Living Stones: Community-Based Nutrition

Living Stones is a special agricultural branch of HEAL Africa. This innovative program for food security introduces new techniques to improve food production, and then shares findings with community groups in Goma and beyond.

Living Stones ("Mawe Hai" in Swahili) is a special agricultural branch of HEAL Africa, begun in January 2003 (led by Agricultural Engineer Bassara Dhena). It introduces vegetables and trees for food and for profit. This innovative program for food security models and introduces new techniques and experiments with new seeds and seed varieties to improve food production, and then introduces findings to community groups in Goma district (in particular to groups of widows), and to returning displaced people in Masisi Territory.
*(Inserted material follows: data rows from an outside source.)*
**src/rtl/mastermind_turn_ctrl.sv**
```systemverilog
// mastermind_turn_ctrl
//
// Purpose: turn and scoring controller for a Mastermind game. The player
// edits a 4-peg guess with single-cycle button pulses. Submitting starts a
// multi-cycle sequential scorer against the latched secret. After scoring,
// the controller advances the turn or ends the game as a win or a loss.
//
// Ports:
//   clk, rst_n          system clock, asynchronous active-low reset
//   secret[11:0]        secret code, peg i = secret[3i+2:3i]
//   secret_valid        pulse: latch secret and start a new game
//   btnL/btnR           cursor left / right
//   btnU/btnD           colour up / down at the cursor
//   btnS                submit guess (or leave WIN/LOSE)
//   rgb0_out..rgb3_out  current guess colours of pegs 0..3
//   cursor[1:0]         peg being edited
//   turn_led            one-hot current turn (all zero in IDLE)
//   exact, partial      result of the last scored guess
//   score_valid         one-cycle pulse while a new result is presented
//   busy                high while scoring (SCORE_X, SCORE_P, RESULT)
//   win, lose           game-over flags
module mastermind_turn_ctrl #(
  parameter int NUM_TURNS  = 8,
  parameter int NUM_COLORS = 6
) (
  input  logic                 clk,
  input  logic                 rst_n,
  input  logic [11:0]          secret,
  input  logic                 secret_valid,
  input  logic                 btnL,
  input  logic                 btnR,
  input  logic                 btnU,
  input  logic                 btnD,
  input  logic                 btnS,
  output logic [2:0]           rgb0_out,
  output logic [2:0]           rgb1_out,
  output logic [2:0]           rgb2_out,
  output logic [2:0]           rgb3_out,
  output logic [1:0]           cursor,
  output logic [NUM_TURNS-1:0] turn_led,
  output logic [2:0]           exact,
  output logic [2:0]           partial,
  output logic                 score_valid,
  output logic                 busy,
  output logic                 win,
  output logic                 lose
);

  localparam logic [2:0]           COLOR_MAX = 3'(NUM_COLORS - 1);
  localparam logic [2:0]           LAST_TURN = 3'(NUM_TURNS - 1);
  localparam logic [NUM_TURNS-1:0] FIRST_LED = NUM_TURNS'(1);

  typedef enum logic [2:0] {
    IDLE,
    EDIT,
    SCORE_X,
    SCORE_P,
    RESULT,
    WIN,
    LOSE
  } state_t;

  state_t     state;
  logic [2:0] secret_peg [4];
  logic [2:0] guess [4];
  logic [2:0] turn;
  logic [1:0] idx;
  logic [2:0] color;
  logic [2:0] exact_acc;
  logic [2:0] total_acc;
  logic [2:0] guess_cnt;
  logic [2:0] secret_cnt;
  logic [2:0] min_cnt;

  // Out-of-range secret pegs can never be matched by a legal guess colour,
  // so they are folded to colour 0 when latched.
  function automatic logic [2:0] legal_color(input logic [2:0] peg);
    return (int'(peg) >= NUM_COLORS) ? 3'd0 : peg;
  endfunction

  // Occurrences of the colour currently visited by SCORE_P in the guess
  // and in the secret; their minimum is that colour's contribution to the
  // total (exact + partial) match count.
  always_comb begin
    guess_cnt  = '0;
    secret_cnt = '0;
    for (int j = 0; j < 4; j++) begin
      if (guess[j] == color)      guess_cnt  = guess_cnt + 3'd1;
      if (secret_peg[j] == color) secret_cnt = secret_cnt + 3'd1;
    end
    min_cnt = (guess_cnt < secret_cnt) ? guess_cnt : secret_cnt;
  end

  // Main controller. secret_valid overrides every state. The result is
  // loaded on the last SCORE_P edge so exact/partial and score_valid are
  // all visible during the RESULT cycle, and RESULT can then branch on
  // the registered exact count.
  always_ff @(posedge clk or negedge rst_n) begin
    if (!rst_n) begin
      state       <= IDLE;
      for (int j = 0; j < 4; j++) begin
        secret_peg[j] <= '0;
        guess[j]      <= '0;
      end
      turn        <= '0;
      cursor      <= '0;
      turn_led    <= '0;
      idx         <= '0;
      color       <= '0;
      exact_acc   <= '0;
      total_acc   <= '0;
      exact       <= '0;
      partial     <= '0;
      score_valid <= 1'b0;
    end else begin
      score_valid <= 1'b0;
      if (secret_valid) begin
        for (int j = 0; j < 4; j++) begin
          secret_peg[j] <= legal_color(secret[3*j +: 3]);
          guess[j]      <= '0;
        end
        turn     <= '0;
        cursor   <= '0;
        turn_led <= FIRST_LED;
        exact    <= '0;
        partial  <= '0;
        state    <= EDIT;
      end else begin
        case (state)
          IDLE: begin
          end
          EDIT: begin
            if (btnS) begin
              idx       <= '0;
              color     <= '0;
              exact_acc <= '0;
              total_acc <= '0;
              state     <= SCORE_X;
            end else if (btnU) begin
              guess[cursor] <= (guess[cursor] == COLOR_MAX) ? 3'd0 : guess[cursor] + 3'd1;
            end else if (btnD) begin
              guess[cursor] <= (guess[cursor] == 3'd0) ? COLOR_MAX : guess[cursor] - 3'd1;
            end else if (btnL) begin
              cursor <= cursor - 2'd1;
            end else if (btnR) begin
              cursor <= cursor + 2'd1;
            end
          end
          SCORE_X: begin
            if (guess[idx] == secret_peg[idx]) exact_acc <= exact_acc + 3'd1;
            idx <= idx + 2'd1;
            if (idx == 2'd3) begin
              color <= '0;
              state <= SCORE_P;
            end
          end
          SCORE_P: begin
            if (color == COLOR_MAX) begin
              exact       <= exact_acc;
              partial     <= total_acc + min_cnt - exact_acc;
              score_valid <= 1'b1;
              state       <= RESULT;
            end else begin
              total_acc <= total_acc + min_cnt;
              color     <= color + 3'd1;
            end
          end
          RESULT: begin
            if (exact == 3'd4) begin
              state <= WIN;
            end else if (turn == LAST_TURN) begin
              state <= LOSE;
            end else begin
              turn     <= turn + 3'd1;
              turn_led <= turn_led << 1;
              state    <= EDIT;
            end
          end
          WIN, LOSE: begin
            if (btnS) begin
              for (int j = 0; j < 4; j++) guess[j] <= '0;
              turn     <= '0;
              cursor   <= '0;
              turn_led <= '0;
              exact    <= '0;
              partial  <= '0;
              state    <= IDLE;
            end
          end
          default: state <= IDLE;
        endcase
      end
    end
  end

  assign rgb0_out = guess[0];
  assign rgb1_out = guess[1];
  assign rgb2_out = guess[2];
  assign rgb3_out = guess[3];
  assign busy     = (state == SCORE_X) || (state == SCORE_P) || (state == RESULT);
  assign win      = (state == WIN);
  assign lose     = (state == LOSE);

endmodule

```
**config.mk**
```make
export PLATFORM = sky130hd
export DESIGN_NAME = mastermind_turn_ctrl
export DESIGN_NICKNAME = d
export VERILOG_FILES = /design/src/rtl/mastermind_turn_ctrl.sv
export SDC_FILE = /design/constraint.sdc
export NUM_CORES = 1
export LEC_CHECK = 0
export CORE_UTILIZATION = 35
export DETAILED_ROUTE_END_ITERATION = 6
export PLACE_DENSITY = 0.59
export REMOVE_ABC_BUFFERS = 1
export SLEW_MARGIN = 10
export SYNTH_ARGS = -nofsm -noshare
export SYNTH_HDL_FRONTEND = slang
export SYNTH_SLANG_ARGS = --single-unit
```
**constraint.sdc**
```tcl
create_clock -name clk -period 6.71 [get_ports clk]
set_input_delay 1.342 -clock clk [delete_from_list [all_inputs] [get_ports clk]]
set_output_delay 1.342 -clock clk [all_outputs]
set_load 0.05 [all_outputs]
```
==> flow_metrics.tcl <==
set metrics [dict create \
    comb_power_share_pct 65.2 \
    cts-root-buf "clkbuf_8" \
    slew_headroom_pct 44.4 \
    clkLatencyLatePin_ps 330 \
    drv_cap 0 \
    ys_warn_count 0 \
    timing.hold.ws_ps 481 \
    detail-route-antenna-nets 0 \
    ctsResizeCount 0 \
    peakVddDrop_mv 0.251 \
    antenna_found_initial 0 \
    synth.top_cell.area_share_pct 38.4 \
    hold_path_class "flip-flop to flip-flop" \
    critPathSlowestCell "dfrtp_1" \
    drive_gt1_share_pct 7.76 \
    cp-end-kind "flip-flop" \
    p_sw_share_pct 47.4 \
    rsz0062_at_grt "false" \
    path_max_fanout 12 \
    crit_start "color[2]$_DFFE_PN0P_" \
    hold_viol_final 0 \
    power_w 0.00254 \
    crit_type "flip-flop to flip-flop" \
    die-area_um2 11200 \
    htreeDepth 3 \
    cp-start-kind "flip-flop" \
    seq_area_frac_synth_pct 38.4 \
    ys_async_sr_fraction_pct 100 \
    antenna_cells 0 \
    fin_nets 486 \
    cts.sinks 58 \
    syn2layout_area_growth_pct 21.7 \
    syn_area_per_cell_um2 9.49 \
    hpwlAfterDp_um 6230 \
    first_global_vias 2774 \
    clk_path_buf_depth 2 \
    post_cts_buffers 0 \
    grt_max_degree 59 \
    path_buf_inv 1 \
    place.gp.congestion 0.789 \
    fillerInstances 1016 \
    ys_ff_latch 58 \
    switchingPower_w 0.00120 \
    setup_viol 0 \
    period_minus_slack_ps 4390 \
    placed_area_um2 4390 \
    synthTopCellsByArea "dfrtp_1, ha_1, xor2_1" \
    dr_total_vias 2958 \
    path_delay_family "adder cells" \
    required_ps 6930 \
    fin_crit_sh_pct 65.5 \
    die_x_um 106 \
    max_freq_mhz 228 \
    powerDensity_nw_per_um2 552 \
    die_h_um 106 \
    critical-path-max-stage-delay_ps 660 \
    synth_area_um2 3780 \
    hold_start "partial[0]$_DFFE_PN0P_" \
    synth_edf_count 0 \
    ys.flop_type "dfrtp_1" \
    cp_data_arrival_time_ps 4610 \
    crit_chain "xnor2_1 > and3_1 > ha_1 > xor2_1 > ha_1 > mux2_2 > ha_1 > nor2_1 > nor2_1 > nor2_1 > a2bb2oi_1 > o211ai_1 > fa_1 > inv_1 > fa_1 > xnor2_1 > xnor2_1 > o21ai_0" \
    tns_ps 0 \
    drc_errors 0 \
    final_common_cell "dfrtp_1" \
    synth_top_area_cell "dfrtp_1" \
    postLayoutCellArea_um2 4600 \
    grt_overflow_total 0 \
    top_level_ports 52 \
    r2r-start "color[2]$_DFFE_PN0P_" \
    worst_slew_pin_slew_ps 827 \
    skew_ps 12.9 \
    cts_inserted_buffers 9 \
    drt_pass1_iterations 5 \
    synth_cells 398 \
    seq_power_share_pct 21.2 \
    port-buffer-count 51 \
    num_rows 37 \
    p_leak_nw 2.05 \
    grt_usage_pct 15.7 \
    drt_wl_total_um 8330 \
    r2r_slack_ps 2320 \
    start_util_pct 36.3 \
    status "completed" \
    cts_tree "built" \
    coreArea_um2 10400 \
    slew_violations 0 \
    avgRoutedWirePerCell_um 14.2 \
    routed_via_density 5.04 \
    p_clk_share_pct 13.6 \
    postCtsHoldBufs 0 \
    power.internal_w 0.00133 \
    mostFrequentLayoutCells "dfrtp_1, clkdlybuf4s50_1, nand2_1" \
    drtIter0Drc 179 \
    grt_pass1_wl_um 13800 \
    clk_pin_slew_ps 70 \
    yosysUniqueCellTypes 51 \
]
state kept, by name (all words and copies together) (netlist names):
| register | count |
|---|---|
| secret_peg | 12 |
| color | 3 |
| rgb2_out | 3 |
| exact | 3 |
| partial | 3 |
| turn_led | 8 |
| rgb0_out | 3 |
| turn | 3 |
| idx | 2 |
| cursor | 2 |
| rgb3_out | 3 |
| score_valid | 1 |
| rgb1_out | 3 |
| state | 3 |
| total_acc | 3 |
| exact_acc | 3 |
Increased production and profits enable local Nehemiah communities to care for the vulnerable among them. Through its seed multiplication center, Living Stones is also promoting medicinal plants (such as artemesia, neem, aloe, and cassia) and reforestation.
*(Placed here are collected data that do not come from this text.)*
`config.mk`:
```
export PLATFORM = sky130hd
export DESIGN_NAME = atomic_access_ctrl_flat
export DESIGN_NICKNAME = d
export VERILOG_FILES = /design/src/rtl/atomic_access_ctrl_if.sv /design/src/rtl/atomic_access_ctrl.sv /design/src/flat_wrapper.sv
export SDC_FILE = /design/constraint.sdc
export NUM_CORES = 1
export LEC_CHECK = 0
export CORE_AREA = 2 2 115 117
export DETAILED_ROUTE_END_ITERATION = 10
export DIE_AREA = 0 0 117 119
export HOLD_SLACK_MARGIN = 0.12
export PLACE_DENSITY = 0.85
export SETUP_SLACK_MARGIN = 0.4
export SYNTH_ARGS = -nofsm -noshare
export SYNTH_HDL_FRONTEND = slang
export SYNTH_SLANG_ARGS = --single-unit
```
`constraint.sdc`:
```
create_clock -name CLK -period 2.95 [get_ports CLK]
set_input_delay 0.59 -clock CLK [delete_from_list [all_inputs] [get_ports CLK]]
set_output_delay 0.59 -clock CLK [all_outputs]
set_load 0.01 [all_outputs]
```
Three Congolese agricultural engineers work in this program.

What difference has it made?

  • The "Living Stones" program expands by providing new seeds and showing better methods of gardening to people whose livelihood has traditionally been agriculture. This has slowed or ceased due to twelve years of war in North Kivu. Communities invite the Nehemiah program and Living Stones to teach and accompany them.
  • Living Stones teaches skills and provides seeds, seedlings, tools and encouragement to hundreds of people. Widows are able to produce both to eat and to sell their production. Twenty hectares of vegetables have been grown so far in 2006.
  • A grant from the UN Food and Agricultural Organization provides tools and seeds for returning widows and the communities to which they return-who have themselves been battered by the continued movement of troops through their areas, who loot, rape, kill and destroy harvests and villages.
  • The administrator for Masisi Territory asked Mawe Hai to provide seedlings for reforestation: over 30,000 trees were planted in 2006 alone.